Start of SOURCE MATERIAL

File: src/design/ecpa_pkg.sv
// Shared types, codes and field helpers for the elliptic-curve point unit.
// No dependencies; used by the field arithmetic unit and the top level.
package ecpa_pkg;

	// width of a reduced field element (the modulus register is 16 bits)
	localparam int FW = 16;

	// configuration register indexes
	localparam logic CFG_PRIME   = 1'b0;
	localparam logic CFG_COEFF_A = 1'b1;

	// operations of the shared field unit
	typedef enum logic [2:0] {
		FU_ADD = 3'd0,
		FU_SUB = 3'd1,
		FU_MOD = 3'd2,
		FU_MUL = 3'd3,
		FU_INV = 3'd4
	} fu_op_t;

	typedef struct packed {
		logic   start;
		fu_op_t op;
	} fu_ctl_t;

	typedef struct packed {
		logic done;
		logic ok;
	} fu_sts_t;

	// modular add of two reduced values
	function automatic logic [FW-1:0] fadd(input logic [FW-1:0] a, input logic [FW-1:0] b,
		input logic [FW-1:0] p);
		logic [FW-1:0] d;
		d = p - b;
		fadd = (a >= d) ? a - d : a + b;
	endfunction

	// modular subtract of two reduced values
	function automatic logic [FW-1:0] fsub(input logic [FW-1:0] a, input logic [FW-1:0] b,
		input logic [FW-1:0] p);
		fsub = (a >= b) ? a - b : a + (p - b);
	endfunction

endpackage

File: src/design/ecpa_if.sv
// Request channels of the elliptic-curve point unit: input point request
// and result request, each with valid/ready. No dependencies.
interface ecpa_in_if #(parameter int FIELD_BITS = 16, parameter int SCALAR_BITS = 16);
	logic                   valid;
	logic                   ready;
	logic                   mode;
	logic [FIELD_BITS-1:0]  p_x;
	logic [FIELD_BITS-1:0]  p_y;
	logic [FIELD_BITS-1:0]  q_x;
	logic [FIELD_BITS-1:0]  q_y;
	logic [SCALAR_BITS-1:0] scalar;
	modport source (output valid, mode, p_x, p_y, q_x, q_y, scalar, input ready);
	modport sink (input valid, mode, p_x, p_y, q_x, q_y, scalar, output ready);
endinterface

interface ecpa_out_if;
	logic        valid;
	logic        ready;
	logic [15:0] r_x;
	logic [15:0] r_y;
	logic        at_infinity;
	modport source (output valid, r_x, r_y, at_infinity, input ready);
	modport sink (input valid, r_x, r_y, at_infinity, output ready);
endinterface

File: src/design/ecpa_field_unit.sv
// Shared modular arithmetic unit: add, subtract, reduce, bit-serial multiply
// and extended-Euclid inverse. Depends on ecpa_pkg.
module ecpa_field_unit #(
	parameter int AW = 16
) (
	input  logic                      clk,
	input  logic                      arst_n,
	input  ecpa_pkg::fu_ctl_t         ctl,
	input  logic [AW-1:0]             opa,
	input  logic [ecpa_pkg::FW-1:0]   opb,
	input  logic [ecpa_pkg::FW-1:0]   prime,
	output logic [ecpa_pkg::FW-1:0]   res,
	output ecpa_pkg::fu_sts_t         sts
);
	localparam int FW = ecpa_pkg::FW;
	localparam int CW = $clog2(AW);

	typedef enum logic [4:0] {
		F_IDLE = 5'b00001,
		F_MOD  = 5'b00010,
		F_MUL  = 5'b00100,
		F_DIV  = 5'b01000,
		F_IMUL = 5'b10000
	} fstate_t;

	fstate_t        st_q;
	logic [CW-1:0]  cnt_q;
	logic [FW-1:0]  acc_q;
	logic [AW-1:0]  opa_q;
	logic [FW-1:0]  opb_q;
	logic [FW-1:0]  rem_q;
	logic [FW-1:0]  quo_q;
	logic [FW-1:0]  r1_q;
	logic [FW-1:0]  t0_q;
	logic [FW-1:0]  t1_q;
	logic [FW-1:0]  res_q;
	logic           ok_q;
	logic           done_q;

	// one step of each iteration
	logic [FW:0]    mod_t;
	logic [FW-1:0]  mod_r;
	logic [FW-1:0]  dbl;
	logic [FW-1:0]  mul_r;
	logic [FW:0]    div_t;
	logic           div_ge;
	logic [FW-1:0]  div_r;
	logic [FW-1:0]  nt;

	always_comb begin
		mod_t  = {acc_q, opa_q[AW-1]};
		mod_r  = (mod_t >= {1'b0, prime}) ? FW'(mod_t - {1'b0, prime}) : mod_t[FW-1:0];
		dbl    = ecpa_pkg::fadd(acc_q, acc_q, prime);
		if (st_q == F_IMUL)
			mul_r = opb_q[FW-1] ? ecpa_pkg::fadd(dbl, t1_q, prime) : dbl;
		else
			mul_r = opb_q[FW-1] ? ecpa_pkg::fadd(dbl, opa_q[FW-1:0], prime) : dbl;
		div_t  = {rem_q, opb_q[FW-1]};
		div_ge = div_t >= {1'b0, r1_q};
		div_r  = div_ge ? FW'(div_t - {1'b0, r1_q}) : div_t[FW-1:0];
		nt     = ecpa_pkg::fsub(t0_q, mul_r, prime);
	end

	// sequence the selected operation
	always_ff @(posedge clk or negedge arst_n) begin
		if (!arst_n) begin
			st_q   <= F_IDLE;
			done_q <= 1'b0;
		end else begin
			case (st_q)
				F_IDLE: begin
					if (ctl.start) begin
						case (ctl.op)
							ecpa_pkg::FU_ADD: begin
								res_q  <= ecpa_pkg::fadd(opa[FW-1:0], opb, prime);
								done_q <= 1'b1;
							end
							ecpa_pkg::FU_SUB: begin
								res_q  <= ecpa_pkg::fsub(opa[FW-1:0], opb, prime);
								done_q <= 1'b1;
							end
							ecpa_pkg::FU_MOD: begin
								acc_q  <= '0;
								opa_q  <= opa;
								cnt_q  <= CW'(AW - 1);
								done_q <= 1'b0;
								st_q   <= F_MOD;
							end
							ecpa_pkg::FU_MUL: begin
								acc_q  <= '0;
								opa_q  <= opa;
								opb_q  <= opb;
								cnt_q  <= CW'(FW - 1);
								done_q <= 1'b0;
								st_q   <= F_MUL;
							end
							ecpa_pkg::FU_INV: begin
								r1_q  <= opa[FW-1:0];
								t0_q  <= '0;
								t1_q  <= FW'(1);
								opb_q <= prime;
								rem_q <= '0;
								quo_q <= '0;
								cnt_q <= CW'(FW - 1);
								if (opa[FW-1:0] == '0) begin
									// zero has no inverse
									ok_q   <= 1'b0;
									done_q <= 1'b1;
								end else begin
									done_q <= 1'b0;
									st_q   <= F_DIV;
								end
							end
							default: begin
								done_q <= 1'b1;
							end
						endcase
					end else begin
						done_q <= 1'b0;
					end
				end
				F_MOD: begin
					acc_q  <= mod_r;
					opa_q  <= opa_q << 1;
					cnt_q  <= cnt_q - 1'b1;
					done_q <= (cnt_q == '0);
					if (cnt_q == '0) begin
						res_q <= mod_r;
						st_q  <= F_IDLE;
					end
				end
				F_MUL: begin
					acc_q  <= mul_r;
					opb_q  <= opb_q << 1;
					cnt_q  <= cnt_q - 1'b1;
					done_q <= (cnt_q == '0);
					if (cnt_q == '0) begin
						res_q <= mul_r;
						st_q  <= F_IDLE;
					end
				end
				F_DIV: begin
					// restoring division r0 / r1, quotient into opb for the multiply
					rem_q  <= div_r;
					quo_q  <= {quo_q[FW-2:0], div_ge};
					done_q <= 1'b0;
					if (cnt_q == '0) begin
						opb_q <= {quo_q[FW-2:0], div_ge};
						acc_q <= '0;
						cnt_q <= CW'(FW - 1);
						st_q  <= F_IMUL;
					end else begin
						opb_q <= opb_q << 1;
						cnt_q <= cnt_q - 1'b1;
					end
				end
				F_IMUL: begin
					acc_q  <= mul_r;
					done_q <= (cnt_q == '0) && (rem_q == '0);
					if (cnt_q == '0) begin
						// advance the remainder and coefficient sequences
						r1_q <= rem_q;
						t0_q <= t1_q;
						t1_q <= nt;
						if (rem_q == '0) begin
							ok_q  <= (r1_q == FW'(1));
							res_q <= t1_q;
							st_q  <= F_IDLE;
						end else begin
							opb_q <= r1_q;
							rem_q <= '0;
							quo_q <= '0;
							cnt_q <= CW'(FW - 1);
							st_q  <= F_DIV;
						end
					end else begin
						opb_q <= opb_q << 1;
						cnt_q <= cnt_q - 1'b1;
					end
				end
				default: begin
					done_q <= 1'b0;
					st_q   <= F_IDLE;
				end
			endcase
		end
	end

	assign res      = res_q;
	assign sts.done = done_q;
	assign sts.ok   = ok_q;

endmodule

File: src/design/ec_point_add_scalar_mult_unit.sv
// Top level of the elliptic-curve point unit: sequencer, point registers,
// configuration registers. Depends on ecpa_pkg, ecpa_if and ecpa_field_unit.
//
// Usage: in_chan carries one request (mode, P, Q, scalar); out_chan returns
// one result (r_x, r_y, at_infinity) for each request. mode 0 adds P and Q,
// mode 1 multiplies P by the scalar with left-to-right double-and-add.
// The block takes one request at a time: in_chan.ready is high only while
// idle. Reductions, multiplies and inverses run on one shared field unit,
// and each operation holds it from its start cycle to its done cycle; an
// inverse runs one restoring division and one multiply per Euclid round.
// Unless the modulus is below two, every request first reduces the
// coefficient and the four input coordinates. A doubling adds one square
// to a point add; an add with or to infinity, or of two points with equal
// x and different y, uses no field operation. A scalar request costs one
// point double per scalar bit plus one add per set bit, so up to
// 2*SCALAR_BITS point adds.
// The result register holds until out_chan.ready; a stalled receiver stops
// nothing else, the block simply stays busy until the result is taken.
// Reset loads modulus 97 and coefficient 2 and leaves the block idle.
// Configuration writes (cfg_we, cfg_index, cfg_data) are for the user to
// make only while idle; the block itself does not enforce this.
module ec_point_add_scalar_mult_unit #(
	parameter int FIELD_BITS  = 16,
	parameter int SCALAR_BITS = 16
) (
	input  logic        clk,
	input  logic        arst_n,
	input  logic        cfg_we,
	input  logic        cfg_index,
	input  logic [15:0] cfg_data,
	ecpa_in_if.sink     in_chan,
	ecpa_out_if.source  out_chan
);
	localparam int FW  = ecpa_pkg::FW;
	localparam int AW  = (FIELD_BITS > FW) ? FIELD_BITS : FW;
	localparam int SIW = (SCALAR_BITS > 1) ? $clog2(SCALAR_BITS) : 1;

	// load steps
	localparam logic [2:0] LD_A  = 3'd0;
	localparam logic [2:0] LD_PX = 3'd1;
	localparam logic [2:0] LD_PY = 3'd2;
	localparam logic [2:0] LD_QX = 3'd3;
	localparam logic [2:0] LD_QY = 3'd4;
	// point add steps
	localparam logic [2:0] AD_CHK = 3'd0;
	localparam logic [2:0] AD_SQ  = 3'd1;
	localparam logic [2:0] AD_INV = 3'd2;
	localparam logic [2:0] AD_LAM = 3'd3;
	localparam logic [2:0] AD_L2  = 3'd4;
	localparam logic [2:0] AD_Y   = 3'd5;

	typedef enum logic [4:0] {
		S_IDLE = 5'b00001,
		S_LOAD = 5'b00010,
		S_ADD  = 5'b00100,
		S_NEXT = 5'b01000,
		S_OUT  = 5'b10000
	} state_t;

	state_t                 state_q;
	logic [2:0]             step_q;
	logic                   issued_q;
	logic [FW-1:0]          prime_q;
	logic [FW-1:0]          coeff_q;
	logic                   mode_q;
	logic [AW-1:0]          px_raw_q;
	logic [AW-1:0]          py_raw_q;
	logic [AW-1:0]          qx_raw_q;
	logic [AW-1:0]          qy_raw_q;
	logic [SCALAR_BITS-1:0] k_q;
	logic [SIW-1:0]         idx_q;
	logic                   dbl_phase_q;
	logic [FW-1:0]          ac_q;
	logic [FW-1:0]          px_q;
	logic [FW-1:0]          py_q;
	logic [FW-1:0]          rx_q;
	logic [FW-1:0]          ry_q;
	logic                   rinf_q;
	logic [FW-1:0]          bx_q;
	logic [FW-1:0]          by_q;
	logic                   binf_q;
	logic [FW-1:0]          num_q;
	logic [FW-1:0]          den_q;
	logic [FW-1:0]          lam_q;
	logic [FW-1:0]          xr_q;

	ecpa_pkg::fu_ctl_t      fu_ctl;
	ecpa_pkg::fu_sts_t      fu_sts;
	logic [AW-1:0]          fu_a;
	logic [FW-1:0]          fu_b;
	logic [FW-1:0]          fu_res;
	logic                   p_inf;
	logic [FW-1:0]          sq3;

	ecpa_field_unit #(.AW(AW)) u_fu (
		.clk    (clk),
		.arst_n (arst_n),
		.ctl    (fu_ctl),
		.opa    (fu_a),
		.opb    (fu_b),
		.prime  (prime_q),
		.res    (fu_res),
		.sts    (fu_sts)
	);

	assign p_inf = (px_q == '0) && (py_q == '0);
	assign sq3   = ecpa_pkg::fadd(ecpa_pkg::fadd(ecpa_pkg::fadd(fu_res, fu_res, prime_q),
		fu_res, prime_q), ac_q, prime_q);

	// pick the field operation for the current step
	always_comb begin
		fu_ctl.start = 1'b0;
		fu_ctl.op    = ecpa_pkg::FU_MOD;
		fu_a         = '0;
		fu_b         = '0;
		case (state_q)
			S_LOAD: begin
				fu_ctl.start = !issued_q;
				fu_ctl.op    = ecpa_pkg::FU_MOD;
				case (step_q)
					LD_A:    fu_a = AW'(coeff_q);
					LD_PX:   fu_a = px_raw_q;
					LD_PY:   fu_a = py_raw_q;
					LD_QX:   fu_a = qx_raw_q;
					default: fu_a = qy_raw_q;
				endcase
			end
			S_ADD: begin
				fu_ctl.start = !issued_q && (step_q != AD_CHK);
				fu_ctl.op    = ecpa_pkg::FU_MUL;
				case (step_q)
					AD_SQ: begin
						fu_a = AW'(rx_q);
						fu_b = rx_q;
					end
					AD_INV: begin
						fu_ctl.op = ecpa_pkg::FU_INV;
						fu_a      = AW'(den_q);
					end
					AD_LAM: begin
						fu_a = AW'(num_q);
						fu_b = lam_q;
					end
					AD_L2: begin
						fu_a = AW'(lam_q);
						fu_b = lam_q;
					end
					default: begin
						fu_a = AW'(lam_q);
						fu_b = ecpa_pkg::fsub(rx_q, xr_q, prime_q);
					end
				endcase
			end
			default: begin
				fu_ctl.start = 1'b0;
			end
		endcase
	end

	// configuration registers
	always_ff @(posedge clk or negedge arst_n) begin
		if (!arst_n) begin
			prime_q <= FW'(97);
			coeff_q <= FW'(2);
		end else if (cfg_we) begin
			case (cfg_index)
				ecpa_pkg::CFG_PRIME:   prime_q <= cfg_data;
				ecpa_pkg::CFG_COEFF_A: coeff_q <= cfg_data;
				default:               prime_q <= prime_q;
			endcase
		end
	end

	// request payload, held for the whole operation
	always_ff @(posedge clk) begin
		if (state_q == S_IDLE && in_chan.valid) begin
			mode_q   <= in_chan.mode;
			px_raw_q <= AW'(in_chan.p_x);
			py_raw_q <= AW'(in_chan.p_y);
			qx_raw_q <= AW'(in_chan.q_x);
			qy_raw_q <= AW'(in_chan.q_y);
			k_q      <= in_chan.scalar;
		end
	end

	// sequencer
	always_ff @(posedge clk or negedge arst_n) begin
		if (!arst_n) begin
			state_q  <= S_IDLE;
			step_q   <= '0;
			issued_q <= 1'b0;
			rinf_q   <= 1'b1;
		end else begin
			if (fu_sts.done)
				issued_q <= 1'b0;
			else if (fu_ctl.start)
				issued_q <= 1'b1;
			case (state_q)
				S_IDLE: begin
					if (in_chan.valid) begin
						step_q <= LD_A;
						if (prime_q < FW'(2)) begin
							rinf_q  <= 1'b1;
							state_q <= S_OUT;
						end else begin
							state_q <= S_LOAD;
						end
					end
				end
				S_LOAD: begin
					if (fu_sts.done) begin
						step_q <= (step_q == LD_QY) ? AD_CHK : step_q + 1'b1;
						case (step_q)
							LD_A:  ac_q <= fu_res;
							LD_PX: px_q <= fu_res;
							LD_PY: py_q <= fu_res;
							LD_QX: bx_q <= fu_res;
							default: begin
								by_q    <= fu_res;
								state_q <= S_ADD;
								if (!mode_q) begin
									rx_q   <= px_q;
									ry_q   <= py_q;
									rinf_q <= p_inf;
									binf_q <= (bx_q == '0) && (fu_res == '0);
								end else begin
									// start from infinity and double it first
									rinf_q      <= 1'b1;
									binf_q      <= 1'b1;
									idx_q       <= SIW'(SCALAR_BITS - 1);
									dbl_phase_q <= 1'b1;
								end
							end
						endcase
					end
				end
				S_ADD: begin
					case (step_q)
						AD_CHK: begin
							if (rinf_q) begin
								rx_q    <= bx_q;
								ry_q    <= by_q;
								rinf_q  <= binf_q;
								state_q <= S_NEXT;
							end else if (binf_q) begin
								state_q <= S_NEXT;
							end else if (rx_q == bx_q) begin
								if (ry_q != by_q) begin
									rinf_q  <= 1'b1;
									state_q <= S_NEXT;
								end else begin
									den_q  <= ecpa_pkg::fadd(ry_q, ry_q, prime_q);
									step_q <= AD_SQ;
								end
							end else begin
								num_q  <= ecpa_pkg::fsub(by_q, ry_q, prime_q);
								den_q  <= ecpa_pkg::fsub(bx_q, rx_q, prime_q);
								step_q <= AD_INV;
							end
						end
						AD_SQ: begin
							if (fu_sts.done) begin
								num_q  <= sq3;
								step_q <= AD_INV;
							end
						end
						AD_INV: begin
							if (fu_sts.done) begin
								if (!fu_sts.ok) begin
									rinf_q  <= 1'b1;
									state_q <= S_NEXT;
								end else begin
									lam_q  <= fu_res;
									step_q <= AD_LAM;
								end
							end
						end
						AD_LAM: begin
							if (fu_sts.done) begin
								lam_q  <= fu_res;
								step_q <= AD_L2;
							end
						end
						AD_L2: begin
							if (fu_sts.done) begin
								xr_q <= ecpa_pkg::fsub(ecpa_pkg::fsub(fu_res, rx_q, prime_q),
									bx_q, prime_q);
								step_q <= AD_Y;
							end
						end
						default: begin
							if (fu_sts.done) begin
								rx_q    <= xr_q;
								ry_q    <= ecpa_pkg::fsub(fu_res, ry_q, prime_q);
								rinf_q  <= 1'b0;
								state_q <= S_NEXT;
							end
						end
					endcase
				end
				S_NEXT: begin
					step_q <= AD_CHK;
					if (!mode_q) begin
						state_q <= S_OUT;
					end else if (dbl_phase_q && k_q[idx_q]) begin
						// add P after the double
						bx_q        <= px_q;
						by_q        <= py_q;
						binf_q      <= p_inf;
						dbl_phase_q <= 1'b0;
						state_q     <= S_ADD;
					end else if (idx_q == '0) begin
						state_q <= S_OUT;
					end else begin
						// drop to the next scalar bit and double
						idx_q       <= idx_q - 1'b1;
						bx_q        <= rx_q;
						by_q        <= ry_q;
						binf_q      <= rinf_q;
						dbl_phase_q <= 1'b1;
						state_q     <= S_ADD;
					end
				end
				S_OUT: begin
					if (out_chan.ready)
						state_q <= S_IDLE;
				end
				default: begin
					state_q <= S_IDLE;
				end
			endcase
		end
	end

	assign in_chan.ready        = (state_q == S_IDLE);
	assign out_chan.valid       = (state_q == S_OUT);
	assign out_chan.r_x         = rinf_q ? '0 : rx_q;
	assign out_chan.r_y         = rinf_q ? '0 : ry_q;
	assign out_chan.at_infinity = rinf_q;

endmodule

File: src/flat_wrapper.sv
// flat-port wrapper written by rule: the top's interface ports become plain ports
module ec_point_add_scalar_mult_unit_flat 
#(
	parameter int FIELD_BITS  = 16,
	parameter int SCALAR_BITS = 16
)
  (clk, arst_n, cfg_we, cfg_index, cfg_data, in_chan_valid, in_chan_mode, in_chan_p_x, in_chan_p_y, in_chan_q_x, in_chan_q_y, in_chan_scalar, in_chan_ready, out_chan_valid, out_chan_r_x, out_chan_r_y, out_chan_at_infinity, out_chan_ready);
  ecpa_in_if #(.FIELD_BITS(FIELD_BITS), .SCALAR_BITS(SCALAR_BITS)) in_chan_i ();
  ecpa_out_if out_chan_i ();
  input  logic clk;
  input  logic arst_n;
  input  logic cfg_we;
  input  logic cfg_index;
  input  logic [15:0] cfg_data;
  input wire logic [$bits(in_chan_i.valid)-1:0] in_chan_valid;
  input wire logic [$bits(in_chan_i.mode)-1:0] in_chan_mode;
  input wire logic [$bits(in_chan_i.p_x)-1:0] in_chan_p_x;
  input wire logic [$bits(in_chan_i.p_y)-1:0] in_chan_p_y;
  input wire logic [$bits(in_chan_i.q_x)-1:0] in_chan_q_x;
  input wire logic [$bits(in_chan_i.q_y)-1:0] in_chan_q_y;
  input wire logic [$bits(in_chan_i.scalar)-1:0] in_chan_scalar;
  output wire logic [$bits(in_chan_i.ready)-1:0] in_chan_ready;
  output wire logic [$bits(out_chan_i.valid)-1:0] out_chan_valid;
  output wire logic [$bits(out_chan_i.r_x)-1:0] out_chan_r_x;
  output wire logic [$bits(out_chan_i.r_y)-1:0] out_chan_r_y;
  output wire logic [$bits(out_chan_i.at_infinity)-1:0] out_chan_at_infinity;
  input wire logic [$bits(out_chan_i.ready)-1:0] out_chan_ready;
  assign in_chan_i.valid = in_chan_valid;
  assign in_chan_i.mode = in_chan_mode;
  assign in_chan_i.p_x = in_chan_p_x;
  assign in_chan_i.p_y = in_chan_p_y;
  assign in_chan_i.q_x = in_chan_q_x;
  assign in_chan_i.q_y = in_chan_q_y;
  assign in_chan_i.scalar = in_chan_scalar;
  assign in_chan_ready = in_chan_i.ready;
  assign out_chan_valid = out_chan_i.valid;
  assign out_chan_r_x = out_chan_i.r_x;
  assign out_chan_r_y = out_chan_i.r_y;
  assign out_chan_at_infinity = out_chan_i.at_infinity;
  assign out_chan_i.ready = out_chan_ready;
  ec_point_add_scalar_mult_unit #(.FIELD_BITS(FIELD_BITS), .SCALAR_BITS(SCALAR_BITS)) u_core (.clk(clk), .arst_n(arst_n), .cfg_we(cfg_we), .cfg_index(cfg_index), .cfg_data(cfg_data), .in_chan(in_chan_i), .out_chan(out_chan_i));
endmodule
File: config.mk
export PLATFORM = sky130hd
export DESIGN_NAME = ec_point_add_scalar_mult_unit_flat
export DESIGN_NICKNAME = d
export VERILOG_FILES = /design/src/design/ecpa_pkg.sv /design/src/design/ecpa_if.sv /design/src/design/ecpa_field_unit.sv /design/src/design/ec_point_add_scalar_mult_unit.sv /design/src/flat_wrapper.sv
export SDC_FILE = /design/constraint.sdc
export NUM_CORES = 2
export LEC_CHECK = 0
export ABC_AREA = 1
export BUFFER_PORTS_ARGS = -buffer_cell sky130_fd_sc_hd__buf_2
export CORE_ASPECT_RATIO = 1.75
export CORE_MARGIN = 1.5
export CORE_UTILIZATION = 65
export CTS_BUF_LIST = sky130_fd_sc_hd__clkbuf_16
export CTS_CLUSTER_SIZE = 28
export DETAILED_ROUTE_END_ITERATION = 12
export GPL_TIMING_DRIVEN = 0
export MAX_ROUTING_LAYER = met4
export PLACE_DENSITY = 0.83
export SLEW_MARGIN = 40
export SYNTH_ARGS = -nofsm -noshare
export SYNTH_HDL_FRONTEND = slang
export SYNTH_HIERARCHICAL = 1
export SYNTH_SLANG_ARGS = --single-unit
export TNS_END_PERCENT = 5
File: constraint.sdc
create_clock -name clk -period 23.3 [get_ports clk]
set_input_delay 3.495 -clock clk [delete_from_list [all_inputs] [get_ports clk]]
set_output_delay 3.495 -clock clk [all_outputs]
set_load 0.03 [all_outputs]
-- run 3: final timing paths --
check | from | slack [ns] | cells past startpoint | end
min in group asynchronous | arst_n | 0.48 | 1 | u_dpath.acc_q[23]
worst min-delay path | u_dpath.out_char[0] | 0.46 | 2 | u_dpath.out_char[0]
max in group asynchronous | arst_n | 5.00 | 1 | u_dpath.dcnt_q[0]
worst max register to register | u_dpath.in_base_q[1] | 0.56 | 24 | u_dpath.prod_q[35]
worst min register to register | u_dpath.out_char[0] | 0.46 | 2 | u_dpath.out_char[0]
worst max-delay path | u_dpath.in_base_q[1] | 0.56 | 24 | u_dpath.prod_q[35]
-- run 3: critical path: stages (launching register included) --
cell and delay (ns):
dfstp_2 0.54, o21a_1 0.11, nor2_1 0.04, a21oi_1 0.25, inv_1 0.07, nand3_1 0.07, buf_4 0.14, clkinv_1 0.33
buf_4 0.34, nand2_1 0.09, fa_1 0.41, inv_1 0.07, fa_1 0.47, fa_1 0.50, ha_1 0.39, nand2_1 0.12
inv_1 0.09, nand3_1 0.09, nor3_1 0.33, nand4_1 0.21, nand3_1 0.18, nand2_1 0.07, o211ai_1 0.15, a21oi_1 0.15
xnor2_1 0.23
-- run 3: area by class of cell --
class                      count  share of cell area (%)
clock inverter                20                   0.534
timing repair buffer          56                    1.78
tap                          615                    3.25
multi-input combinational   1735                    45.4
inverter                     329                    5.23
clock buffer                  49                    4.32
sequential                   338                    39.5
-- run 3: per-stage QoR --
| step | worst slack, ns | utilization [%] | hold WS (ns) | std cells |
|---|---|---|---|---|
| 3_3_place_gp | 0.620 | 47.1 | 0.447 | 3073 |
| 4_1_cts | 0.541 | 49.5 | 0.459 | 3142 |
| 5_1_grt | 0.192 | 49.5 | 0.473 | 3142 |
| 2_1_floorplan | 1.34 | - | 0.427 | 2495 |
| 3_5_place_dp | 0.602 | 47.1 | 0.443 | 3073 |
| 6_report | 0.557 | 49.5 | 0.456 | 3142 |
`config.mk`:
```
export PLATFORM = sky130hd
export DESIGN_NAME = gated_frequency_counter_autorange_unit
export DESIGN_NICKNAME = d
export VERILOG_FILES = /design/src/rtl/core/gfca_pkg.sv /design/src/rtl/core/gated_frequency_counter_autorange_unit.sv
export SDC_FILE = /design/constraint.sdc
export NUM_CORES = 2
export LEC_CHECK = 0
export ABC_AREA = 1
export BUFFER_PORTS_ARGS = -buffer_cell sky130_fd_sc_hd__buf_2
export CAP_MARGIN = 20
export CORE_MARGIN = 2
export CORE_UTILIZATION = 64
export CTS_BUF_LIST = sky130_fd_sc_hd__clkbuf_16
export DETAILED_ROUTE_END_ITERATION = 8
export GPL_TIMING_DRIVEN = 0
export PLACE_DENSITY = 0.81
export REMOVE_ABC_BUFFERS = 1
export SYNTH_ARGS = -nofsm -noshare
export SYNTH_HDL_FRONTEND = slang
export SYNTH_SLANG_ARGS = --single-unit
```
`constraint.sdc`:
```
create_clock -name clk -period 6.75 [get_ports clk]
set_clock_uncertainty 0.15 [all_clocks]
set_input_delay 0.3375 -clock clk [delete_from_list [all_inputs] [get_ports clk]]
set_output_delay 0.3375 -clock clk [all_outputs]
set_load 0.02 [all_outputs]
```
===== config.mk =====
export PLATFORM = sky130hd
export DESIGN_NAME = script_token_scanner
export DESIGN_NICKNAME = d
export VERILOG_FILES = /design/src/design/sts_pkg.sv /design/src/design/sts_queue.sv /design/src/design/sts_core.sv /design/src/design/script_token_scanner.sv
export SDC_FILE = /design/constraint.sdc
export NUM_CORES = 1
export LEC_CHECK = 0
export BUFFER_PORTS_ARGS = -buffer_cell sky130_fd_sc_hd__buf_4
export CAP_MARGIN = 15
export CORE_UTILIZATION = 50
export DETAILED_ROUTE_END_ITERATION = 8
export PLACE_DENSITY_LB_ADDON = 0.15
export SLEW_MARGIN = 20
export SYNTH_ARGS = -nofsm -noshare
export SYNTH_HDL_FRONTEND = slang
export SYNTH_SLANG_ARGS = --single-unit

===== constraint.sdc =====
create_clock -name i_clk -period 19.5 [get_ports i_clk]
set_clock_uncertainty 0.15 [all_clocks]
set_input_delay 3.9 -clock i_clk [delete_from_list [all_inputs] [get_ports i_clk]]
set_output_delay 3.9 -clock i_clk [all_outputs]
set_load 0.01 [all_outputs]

End of SOURCE MATERIAL

TASK PROMPT
Print exactly the lines from the beginning of the entries through the line with "localparam logic CFG_PRIME". Output nothing more.

SOLUTION
File: src/design/ecpa_pkg.sv
// Shared types, codes and field helpers for the elliptic-curve point unit.
// No dependencies; used by the field arithmetic unit and the top level.
package ecpa_pkg;

	// width of a reduced field element (the modulus register is 16 bits)
	localparam int FW = 16;

	// configuration register indexes
	localparam logic CFG_PRIME   = 1'b0;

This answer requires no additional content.